Not if the Trust Fund is credited with the taxes that would have been paid. That’s how to do it, anyway.
Linda: “We can achieve the same thing–a cut targeted to those who are wage-earners in the bottom half or even bottom 60% of the income distribution–by letting the Bush tax laws apply as written (i.e., the temporary cuts expire as slated at the end of 2010) and then enacting new tax cuts targeted to that group (both in the regular tax system and the AMT system).”
Don’t a lot of people pay more in payroll tax than income tax? How do you cut their taxes by the amount of their payroll tax by cutting only their income tax? Make their income tax negative?
The point isn’t just to cut taxes, but to cut taxes for people who will actually spend money.
I do believe that the USG is rapidly running out of tax cut candy to hand out. I don’t think the dems have any choice but to let the Bush cuts expire in their entirety because the R’s will block any other mod to it. Similarly they would probably successfully block a new plan for the Little Peoples.

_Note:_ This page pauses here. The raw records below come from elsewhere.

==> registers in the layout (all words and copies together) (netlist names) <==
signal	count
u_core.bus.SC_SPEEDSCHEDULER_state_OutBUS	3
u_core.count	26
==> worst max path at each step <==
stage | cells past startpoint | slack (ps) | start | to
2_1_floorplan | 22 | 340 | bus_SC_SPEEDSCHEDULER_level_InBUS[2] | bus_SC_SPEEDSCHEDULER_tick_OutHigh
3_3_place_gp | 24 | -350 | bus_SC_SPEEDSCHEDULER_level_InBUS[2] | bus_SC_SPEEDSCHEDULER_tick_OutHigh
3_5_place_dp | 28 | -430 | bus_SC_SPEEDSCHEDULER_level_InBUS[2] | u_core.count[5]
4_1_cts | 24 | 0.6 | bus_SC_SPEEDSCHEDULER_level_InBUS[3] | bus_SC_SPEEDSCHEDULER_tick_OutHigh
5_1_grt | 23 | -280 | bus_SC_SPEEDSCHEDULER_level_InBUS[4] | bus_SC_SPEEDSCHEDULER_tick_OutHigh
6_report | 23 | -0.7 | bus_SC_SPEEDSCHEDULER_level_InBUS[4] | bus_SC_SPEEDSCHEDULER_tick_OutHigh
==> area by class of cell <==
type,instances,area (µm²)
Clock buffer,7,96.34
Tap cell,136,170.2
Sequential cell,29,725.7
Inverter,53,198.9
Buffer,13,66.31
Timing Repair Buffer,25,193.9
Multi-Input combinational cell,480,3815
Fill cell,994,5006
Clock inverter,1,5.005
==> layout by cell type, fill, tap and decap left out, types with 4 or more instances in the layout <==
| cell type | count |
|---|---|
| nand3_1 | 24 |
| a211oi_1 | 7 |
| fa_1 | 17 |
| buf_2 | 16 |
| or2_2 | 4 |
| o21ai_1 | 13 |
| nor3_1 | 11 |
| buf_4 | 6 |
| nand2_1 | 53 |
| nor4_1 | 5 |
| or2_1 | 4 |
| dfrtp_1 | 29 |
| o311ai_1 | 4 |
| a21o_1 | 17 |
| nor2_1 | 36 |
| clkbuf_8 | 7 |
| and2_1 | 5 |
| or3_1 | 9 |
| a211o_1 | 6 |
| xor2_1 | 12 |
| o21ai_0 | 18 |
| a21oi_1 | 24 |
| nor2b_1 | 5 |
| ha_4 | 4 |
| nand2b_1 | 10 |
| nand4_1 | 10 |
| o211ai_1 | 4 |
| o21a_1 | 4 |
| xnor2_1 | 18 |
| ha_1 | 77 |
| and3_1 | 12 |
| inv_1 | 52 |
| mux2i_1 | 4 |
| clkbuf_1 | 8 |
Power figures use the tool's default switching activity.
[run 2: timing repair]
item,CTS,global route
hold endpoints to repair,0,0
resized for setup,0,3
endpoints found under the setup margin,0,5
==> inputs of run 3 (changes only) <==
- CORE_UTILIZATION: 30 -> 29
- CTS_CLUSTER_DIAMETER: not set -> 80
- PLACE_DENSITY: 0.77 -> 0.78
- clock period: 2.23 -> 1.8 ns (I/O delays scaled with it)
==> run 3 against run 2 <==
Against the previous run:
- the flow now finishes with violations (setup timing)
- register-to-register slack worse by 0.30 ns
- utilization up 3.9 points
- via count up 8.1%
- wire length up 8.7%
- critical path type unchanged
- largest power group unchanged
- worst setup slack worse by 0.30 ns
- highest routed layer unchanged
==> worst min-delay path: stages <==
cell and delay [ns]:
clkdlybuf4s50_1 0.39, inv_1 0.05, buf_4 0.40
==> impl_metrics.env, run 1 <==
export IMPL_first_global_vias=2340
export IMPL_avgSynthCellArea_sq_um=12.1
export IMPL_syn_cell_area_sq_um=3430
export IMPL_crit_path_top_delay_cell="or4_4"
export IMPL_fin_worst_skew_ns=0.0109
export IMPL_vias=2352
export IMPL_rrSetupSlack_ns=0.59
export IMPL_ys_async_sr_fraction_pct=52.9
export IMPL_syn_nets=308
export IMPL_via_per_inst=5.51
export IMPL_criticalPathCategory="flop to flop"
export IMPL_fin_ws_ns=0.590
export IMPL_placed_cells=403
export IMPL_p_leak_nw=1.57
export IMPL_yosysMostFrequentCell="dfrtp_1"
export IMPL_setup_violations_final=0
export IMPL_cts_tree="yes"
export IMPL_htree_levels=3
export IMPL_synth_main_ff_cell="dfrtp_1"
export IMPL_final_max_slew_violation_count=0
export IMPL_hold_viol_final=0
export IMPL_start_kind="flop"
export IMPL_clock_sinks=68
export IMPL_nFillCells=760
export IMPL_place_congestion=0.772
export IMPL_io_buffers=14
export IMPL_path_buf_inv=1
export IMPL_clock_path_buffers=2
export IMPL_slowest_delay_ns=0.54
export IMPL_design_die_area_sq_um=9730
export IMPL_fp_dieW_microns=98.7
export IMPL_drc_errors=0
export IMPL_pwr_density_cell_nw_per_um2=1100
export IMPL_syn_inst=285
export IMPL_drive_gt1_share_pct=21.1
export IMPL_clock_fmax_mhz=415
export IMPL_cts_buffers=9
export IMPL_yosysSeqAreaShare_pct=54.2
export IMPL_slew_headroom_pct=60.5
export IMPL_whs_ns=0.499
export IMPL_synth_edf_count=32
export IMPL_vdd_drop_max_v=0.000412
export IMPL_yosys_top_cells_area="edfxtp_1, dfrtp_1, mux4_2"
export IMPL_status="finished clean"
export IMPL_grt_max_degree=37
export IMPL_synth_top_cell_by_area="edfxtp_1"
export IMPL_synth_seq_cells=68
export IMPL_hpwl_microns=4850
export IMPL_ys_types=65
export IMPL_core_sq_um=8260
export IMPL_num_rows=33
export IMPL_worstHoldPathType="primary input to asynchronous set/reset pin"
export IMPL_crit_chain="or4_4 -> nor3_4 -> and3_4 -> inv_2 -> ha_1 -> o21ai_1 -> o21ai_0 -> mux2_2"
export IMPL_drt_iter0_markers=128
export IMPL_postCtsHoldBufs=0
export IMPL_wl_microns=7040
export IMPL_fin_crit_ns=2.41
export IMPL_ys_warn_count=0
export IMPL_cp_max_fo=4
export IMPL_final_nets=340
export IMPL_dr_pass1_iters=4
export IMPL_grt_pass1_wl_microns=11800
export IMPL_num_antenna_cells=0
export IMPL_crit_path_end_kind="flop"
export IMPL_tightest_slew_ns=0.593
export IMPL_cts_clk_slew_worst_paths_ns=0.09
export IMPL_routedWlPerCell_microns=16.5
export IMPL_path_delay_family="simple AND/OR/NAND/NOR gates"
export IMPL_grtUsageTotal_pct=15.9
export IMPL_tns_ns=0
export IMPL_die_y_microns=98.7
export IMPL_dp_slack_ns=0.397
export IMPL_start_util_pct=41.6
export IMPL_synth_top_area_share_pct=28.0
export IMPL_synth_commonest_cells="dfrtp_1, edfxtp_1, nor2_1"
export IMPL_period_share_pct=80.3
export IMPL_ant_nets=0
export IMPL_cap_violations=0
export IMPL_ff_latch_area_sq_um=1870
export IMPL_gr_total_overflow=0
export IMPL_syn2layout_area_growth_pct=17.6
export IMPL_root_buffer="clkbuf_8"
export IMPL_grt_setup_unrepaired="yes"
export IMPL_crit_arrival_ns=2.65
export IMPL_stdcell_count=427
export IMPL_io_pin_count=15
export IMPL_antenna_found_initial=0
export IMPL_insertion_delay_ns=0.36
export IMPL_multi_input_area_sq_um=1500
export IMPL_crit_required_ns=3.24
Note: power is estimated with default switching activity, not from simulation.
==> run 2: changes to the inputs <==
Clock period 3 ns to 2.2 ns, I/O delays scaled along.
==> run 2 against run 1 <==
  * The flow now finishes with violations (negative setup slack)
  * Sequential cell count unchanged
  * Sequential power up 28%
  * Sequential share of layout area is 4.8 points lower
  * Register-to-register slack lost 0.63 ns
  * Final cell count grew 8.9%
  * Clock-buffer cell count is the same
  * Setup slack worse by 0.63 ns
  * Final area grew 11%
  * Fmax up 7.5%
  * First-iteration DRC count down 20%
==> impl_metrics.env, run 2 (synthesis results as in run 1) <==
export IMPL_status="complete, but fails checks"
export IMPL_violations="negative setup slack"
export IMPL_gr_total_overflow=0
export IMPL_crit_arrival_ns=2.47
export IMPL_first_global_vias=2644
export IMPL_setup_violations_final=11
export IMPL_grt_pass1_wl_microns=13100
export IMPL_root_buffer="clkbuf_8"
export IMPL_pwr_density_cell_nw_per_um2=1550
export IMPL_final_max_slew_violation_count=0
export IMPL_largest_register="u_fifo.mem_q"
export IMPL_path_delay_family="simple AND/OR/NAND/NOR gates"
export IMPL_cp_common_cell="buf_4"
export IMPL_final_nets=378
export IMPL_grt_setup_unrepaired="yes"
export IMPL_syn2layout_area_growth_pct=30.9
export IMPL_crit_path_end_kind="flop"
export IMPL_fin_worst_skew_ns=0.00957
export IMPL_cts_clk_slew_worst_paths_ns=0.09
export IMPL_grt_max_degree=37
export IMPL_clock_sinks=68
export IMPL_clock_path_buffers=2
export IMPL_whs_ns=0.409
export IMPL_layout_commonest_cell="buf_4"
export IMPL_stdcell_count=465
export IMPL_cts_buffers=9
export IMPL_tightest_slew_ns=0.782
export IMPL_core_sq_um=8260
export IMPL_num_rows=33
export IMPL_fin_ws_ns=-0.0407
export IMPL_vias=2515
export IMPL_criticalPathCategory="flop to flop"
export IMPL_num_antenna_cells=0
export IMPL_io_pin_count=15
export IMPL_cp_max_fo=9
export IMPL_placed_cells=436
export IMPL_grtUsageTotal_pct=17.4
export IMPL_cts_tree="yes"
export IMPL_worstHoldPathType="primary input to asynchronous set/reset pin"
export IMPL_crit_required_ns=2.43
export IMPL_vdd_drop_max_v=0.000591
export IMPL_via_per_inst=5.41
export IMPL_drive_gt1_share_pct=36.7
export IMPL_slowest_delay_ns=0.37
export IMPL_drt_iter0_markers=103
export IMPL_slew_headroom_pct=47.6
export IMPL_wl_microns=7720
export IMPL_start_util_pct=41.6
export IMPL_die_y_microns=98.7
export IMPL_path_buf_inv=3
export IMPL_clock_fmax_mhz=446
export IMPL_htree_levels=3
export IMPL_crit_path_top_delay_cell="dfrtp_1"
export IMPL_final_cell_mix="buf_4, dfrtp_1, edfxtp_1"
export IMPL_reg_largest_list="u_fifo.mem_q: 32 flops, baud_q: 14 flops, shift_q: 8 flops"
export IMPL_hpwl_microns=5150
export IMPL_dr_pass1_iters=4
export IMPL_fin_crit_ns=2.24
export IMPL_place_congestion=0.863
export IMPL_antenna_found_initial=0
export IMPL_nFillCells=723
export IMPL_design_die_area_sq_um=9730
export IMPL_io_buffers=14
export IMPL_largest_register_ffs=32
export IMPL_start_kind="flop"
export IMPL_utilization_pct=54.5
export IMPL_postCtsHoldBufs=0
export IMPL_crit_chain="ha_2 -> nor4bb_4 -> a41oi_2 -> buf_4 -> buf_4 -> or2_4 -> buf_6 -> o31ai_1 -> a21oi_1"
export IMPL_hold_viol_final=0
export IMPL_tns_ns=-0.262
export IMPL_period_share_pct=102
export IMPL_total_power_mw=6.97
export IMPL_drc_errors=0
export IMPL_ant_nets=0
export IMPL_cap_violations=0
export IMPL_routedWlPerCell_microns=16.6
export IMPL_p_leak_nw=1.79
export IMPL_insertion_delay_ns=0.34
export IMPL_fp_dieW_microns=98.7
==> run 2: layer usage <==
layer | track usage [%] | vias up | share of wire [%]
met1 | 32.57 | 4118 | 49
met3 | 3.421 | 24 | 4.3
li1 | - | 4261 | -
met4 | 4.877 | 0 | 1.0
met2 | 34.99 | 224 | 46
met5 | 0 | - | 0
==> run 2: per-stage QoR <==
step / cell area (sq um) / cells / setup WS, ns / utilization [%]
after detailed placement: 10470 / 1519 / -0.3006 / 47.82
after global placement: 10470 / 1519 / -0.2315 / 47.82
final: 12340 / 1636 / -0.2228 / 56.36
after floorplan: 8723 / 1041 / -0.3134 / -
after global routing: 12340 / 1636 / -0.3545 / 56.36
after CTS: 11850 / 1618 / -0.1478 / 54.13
--- src/rtl/singlecycle_pkg.sv ---
// Shared types for the RV32I core: register index width, LSU access
// encodings and the LSU transaction state machine.
package singlecycle_pkg;

  localparam int REGIDX_WIDTH = 5;

  typedef enum logic [2:0] {
    LSU_B  = 3'b000,
    LSU_H  = 3'b001,
    LSU_W  = 3'b010,
    LSU_BU = 3'b100,
    LSU_HU = 3'b101
  } lsu_op_e;

  typedef enum logic [1:0] {
    IDLE = 2'd0,
    REQ  = 2'd1,
    WAIT = 2'd2,
    DONE = 2'd3
  } lsu_state_e;

endpackage

--- src/rtl/lsu_align.sv ---
// Combinational data-path helpers for memory accesses: legality/alignment
// check, store lane replication and byte enables, load extraction/extension.
module lsu_align
  import singlecycle_pkg::*;
(
  input  logic        i_we,
  input  logic [2:0]  i_funct3,
  input  logic [1:0]  i_off,
  input  logic [31:0] i_wsrc,
  output logic        o_legal,
  output logic [31:0] o_wdata,
  output logic [3:0]  o_wstrb,
  input  logic [2:0]  i_ld_funct3,
  input  logic [1:0]  i_ld_off,
  input  logic [31:0] i_rdata,
  output logic [31:0] o_ld_data
);

  function automatic logic signed [31:0] ext_byte(input logic [7:0] b, input logic sgn);
    return sgn ? {{24{b[7]}}, b} : {24'd0, b};
  endfunction

  function automatic logic signed [31:0] ext_half(input logic [15:0] h, input logic sgn);
    return sgn ? {{16{h[15]}}, h} : {16'd0, h};
  endfunction

  lsu_op_e     st_op;
  lsu_op_e     ld_op;
  logic [31:0] shifted;

  always_comb begin
    st_op   = lsu_op_e'(i_funct3);
    o_legal = 1'b0;
    o_wdata = i_wsrc;
    o_wstrb = 4'b0000;
    case (st_op)
      LSU_B: begin
        o_legal = 1'b1;
        o_wdata = {4{i_wsrc[7:0]}};
        o_wstrb = 4'b0001 << i_off;
      end
      LSU_H: begin
        o_legal = ~i_off[0];
        o_wdata = {2{i_wsrc[15:0]}};
        o_wstrb = 4'b0011 << i_off;
      end
      LSU_W: begin
        o_legal = (i_off == 2'b00);
        o_wstrb = 4'b1111;
      end
      LSU_BU:  o_legal = ~i_we;
      LSU_HU:  o_legal = ~i_we & ~i_off[0];
      default: o_legal = 1'b0;
    endcase
    // Reads never drive byte enables.
    if (!i_we) o_wstrb = 4'b0000;
  end

  always_comb begin
    ld_op     = lsu_op_e'(i_ld_funct3);
    shifted   = i_rdata >> {i_ld_off, 3'b000};
    o_ld_data = shifted;
    case (ld_op)
      LSU_B:   o_ld_data = ext_byte(shifted[7:0], 1'b1);
      LSU_H:   o_ld_data = ext_half(shifted[15:0], 1'b1);
      LSU_BU:  o_ld_data = ext_byte(shifted[7:0], 1'b0);
      LSU_HU:  o_ld_data = ext_half(shifted[15:0], 1'b0);
      default: o_ld_data = shifted;
    endcase
  end

endmodule

--- src/rtl/lsu.sv ---
// RV32I load/store unit: one outstanding valid/ready memory transaction at a
// time, stalling the core until the access completes.
module lsu #(
  parameter int REGIDX_WIDTH = singlecycle_pkg::REGIDX_WIDTH
) (
  input  logic                    i_clk,
  input  logic                    i_rst,
  input  logic                    i_req,
  input  logic                    i_we,
  input  logic [2:0]              i_funct3,
  input  logic [31:0]             i_rs1_data,
  input  logic [31:0]             i_imm,
  input  logic [31:0]             i_rs2_data,
  input  logic [REGIDX_WIDTH-1:0] i_rd_addr,
  output logic                    o_stall,
  output logic                    o_misalign,
  output logic                    o_mem_valid,
  input  logic                    i_mem_ready,
  output logic                    o_mem_we,
  output logic [31:0]             o_mem_addr,
  output logic [31:0]             o_mem_wdata,
  output logic [3:0]              o_mem_wstrb,
  input  logic                    i_mem_rvalid,
  input  logic [31:0]             i_mem_rdata,
  output logic                    o_rd_wen,
  output logic [REGIDX_WIDTH-1:0] o_rd_addr,
  output logic [31:0]             o_rd_data
);
  import singlecycle_pkg::*;

  lsu_state_e state_q, state_d;

  logic signed [31:0]      ea_p0;
  logic                    legal_p0;
  logic [31:0]             wdata_p0;
  logic [3:0]              wstrb_p0;
  logic [31:0]             ld_data_p0;

  logic                    mem_valid_p1;
  logic                    mem_we_p1;
  logic [31:0]             mem_addr_p1;
  logic [31:0]             mem_wdata_p1;
  logic [3:0]              mem_wstrb_p1;
  logic [2:0]              ld_op_p1;
  logic [1:0]              ld_off_p1;
  logic [REGIDX_WIDTH-1:0] rd_addr_p1;
  logic                    rd_wen_p1;
  logic [31:0]             rd_data_p1;

  assign ea_p0 = $signed(i_rs1_data) + $signed(i_imm);

  lsu_align u_align (
    .i_we        (i_we),
    .i_funct3    (i_funct3),
    .i_off       (ea_p0[1:0]),
    .i_wsrc      (i_rs2_data),
    .o_legal     (legal_p0),
    .o_wdata     (wdata_p0),
    .o_wstrb     (wstrb_p0),
    .i_ld_funct3 (ld_op_p1),
    .i_ld_off    (ld_off_p1),
    .i_rdata     (i_mem_rdata),
    .o_ld_data   (ld_data_p0)
  );

  always_ff @(posedge i_clk or posedge i_rst) begin
    if (i_rst) state_q <= IDLE;
    else       state_q <= state_d;
  end

  always_comb begin
    state_d    = state_q;
    o_stall    = 1'b0;
    o_misalign = 1'b0;
    case (state_q)
      IDLE: begin
        if (i_req) begin
          if (legal_p0) begin
            o_stall = 1'b1;
            state_d = REQ;
          end else begin
            o_misalign = 1'b1;
          end
        end
      end
      REQ: begin
        o_stall = 1'b1;
        if (i_mem_ready) state_d = mem_we_p1 ? DONE : WAIT;
      end
      WAIT: begin
        o_stall = 1'b1;
        if (i_mem_rvalid) state_d = DONE;
      end
      default: state_d = IDLE;
    endcase
  end

  // stage p1: request fields latched at issue, load result captured in WAIT
  always_ff @(posedge i_clk or posedge i_rst) begin
    if (i_rst) begin
      mem_valid_p1 <= 1'b0;
      mem_we_p1    <= 1'b0;
      mem_addr_p1  <= '0;
      mem_wdata_p1 <= '0;
      mem_wstrb_p1 <= '0;
      ld_op_p1     <= '0;
      ld_off_p1    <= '0;
      rd_addr_p1   <= '0;
      rd_wen_p1    <= 1'b0;
      rd_data_p1   <= '0;
    end else begin
      rd_wen_p1 <= 1'b0;
      case (state_q)
        IDLE: begin
          if (i_req && legal_p0) begin
            mem_valid_p1 <= 1'b1;
            mem_we_p1    <= i_we;
            mem_addr_p1  <= {ea_p0[31:2], 2'b00};
            mem_wdata_p1 <= wdata_p0;
            mem_wstrb_p1 <= wstrb_p0;
            ld_op_p1     <= i_funct3;
            ld_off_p1    <= ea_p0[1:0];
            rd_addr_p1   <= i_rd_addr;
          end
        end
        REQ: begin
          if (i_mem_ready) mem_valid_p1 <= 1'b0;
        end
        WAIT: begin
          if (i_mem_rvalid) begin
            rd_data_p1 <= ld_data_p0;
            rd_wen_p1  <= (rd_addr_p1 != '0);
          end
        end
        default: ;
      endcase
    end
  end

  assign o_mem_valid = mem_valid_p1;
  assign o_mem_we    = mem_we_p1;
  assign o_mem_addr  = mem_addr_p1;
  assign o_mem_wdata = mem_wdata_p1;
  assign o_mem_wstrb = mem_wstrb_p1;
  assign o_rd_wen    = rd_wen_p1;
  assign o_rd_addr   = rd_addr_p1;
  assign o_rd_data   = rd_data_p1;

endmodule

--- config.mk ---
export PLATFORM = sky130hd
export DESIGN_NAME = lsu
export DESIGN_NICKNAME = d
export VERILOG_FILES = /design/src/rtl/singlecycle_pkg.sv /design/src/rtl/lsu_align.sv /design/src/rtl/lsu.sv
export SDC_FILE = /design/constraint.sdc
export NUM_CORES = 1
export LEC_CHECK = 0
export ABC_AREA = 1
export CAP_MARGIN = 10
export CORE_UTILIZATION = 40
export DETAILED_ROUTE_END_ITERATION = 10
export GPL_TIMING_DRIVEN = 1
export PLACE_DENSITY = 0.73
export SLEW_MARGIN = 10
export SYNTH_ARGS = -nofsm -noshare
export SYNTH_HDL_FRONTEND = slang
export SYNTH_HIERARCHICAL = 1
export SYNTH_SLANG_ARGS = --single-unit
--- constraint.sdc ---
create_clock -name i_clk -period 3.82 [get_ports i_clk]
set_input_delay 0.764 -clock i_clk [delete_from_list [all_inputs] [get_ports i_clk]]
set_output_delay 0.764 -clock i_clk [all_outputs]
set_load 0.02 [all_outputs]
==> results of run 1 <==
-- cells in the mapped netlist (3+ instances only) --
master | n | area share
o211ai_1 | 3 | 0.0028
nand2_2 | 5 | 0.0039
o21ai_0 | 36 | 0.023
nand3b_1 | 3 | 0.0028
nand3_2 | 4 | 0.0050
nand3_1 | 83 | 0.052
nor2_1 | 55 | 0.026
nor2_2 | 4 | 0.0032
nand4_1 | 3 | 0.0024
ha_1 | 35 | 0.055
nand2_1 | 621 | 0.29
inv_2 | 3 | 0.0014
inv_1 | 137 | 0.065
buf_2 | 12 | 0.0076
buf_4 | 12 | 0.011
a21oi_1 | 50 | 0.032
buf_6 | 6 | 0.0085
and2_1 | 3 | 0.0024
clkbuf_1 | 19 | 0.0090
o21ai_1 | 5 | 0.0032
xnor2_1 | 14 | 0.015
dfrtp_1 | 113 | 0.36
-- layer usage --
| layer | track usage | vias up |
|---|---|---|
| met5 | 0 | - |
| met4 | 0.09055 | 0 |
| met3 | 0.04695 | 40 |
| met2 | 0.4087 | 272 |
| met1 | 0.2856 | 3800 |
| li1 | - | 4300 |
-- registers in the layout, summed over array words and instances (netlist names) --
name	cells
state_q	2
o_rd_data	32
ld_off_p1	2
o_mem_valid	1
o_mem_addr	30
o_mem_wstrb	4
ld_op_p1	3
o_rd_addr	5
o_mem_wdata	32
o_mem_we	1
o_rd_wen	1
-- metrics by stage --
step	total power [mW]	utilization	hold slack, ns	cells
6_report	7.454	0.5753	0.4649	1756
5_1_grt	7.976	0.5753	0.4874	1756
4_1_cts	7.503	0.5750	0.4704	1756
3_5_place_dp	5.877	0.5451	0.4570	1725
3_3_place_gp	5.825	0.5451	0.4529	1725
2_1_floorplan	4.277	-	0.4642	1244
-- cell families (layout without fill, tap and decap cells) --
kind of cell    Yosys count  after routing  synth area share
compound gates          102            102           0.06885
xor+xnor                 15             15           0.01654
fa+ha+maj                36             36           0.05767
buf+inv                 190            437            0.1034
flops                   113            113            0.3561
other cells               1              2         0.0004722
simple gates            786            786            0.3970
-- timing repair --
item                       4_1_cts  5_1_grt
pin swaps                        0        0
gates resized for setup          6        3
setup endpoints to repair        2        2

So we still have that pesky problem of AD. But then again if people were using their house as an ATM and using the proceeds to go out to eat, how real was that? Maybe we just have to live with the fact that our restaurant economy takes a hit. Plus it is apparent that much of our recent stimulus attempts leaked out of the country to China, the Middle East and maybe Germany for those who can afford their stuff. That’s probably where much of the Bush tax cuts for upper, middle and lower peoples went too.
I get worried when they may kill the 90% to save the 10% unemployed, especially if many of those jobs are second or third income jobs in a household. Even more so if what they do doesn’t save the 10%.
Not to say that plenty of work could be done in the tax code with loopholes and corporate welfare.
On of my pet peeves is early in the Bush admin Sec Treasurer Snow created a commission to study the tax code. Their main recommendation was to reduce or eliminate the mortgage deduction (not surprising since the members were drawn from industry). Back then there was some chance that could be done without throwing everyone into the poorhouse, but Bush canned that recommendation too. Forget that one nowadays.
We are in a box we can’t get out of.
Proposals I have seen from the WH are the employers share…?
Summers, Geithner, et al., are Republicans Lite.
Cedric Regula: “We are in a box we can’t get out of.”
Our only constraints are political.
Ha!……..Yep….Just like Rush and the Tea Party are Democrat mouth pieces. Good One!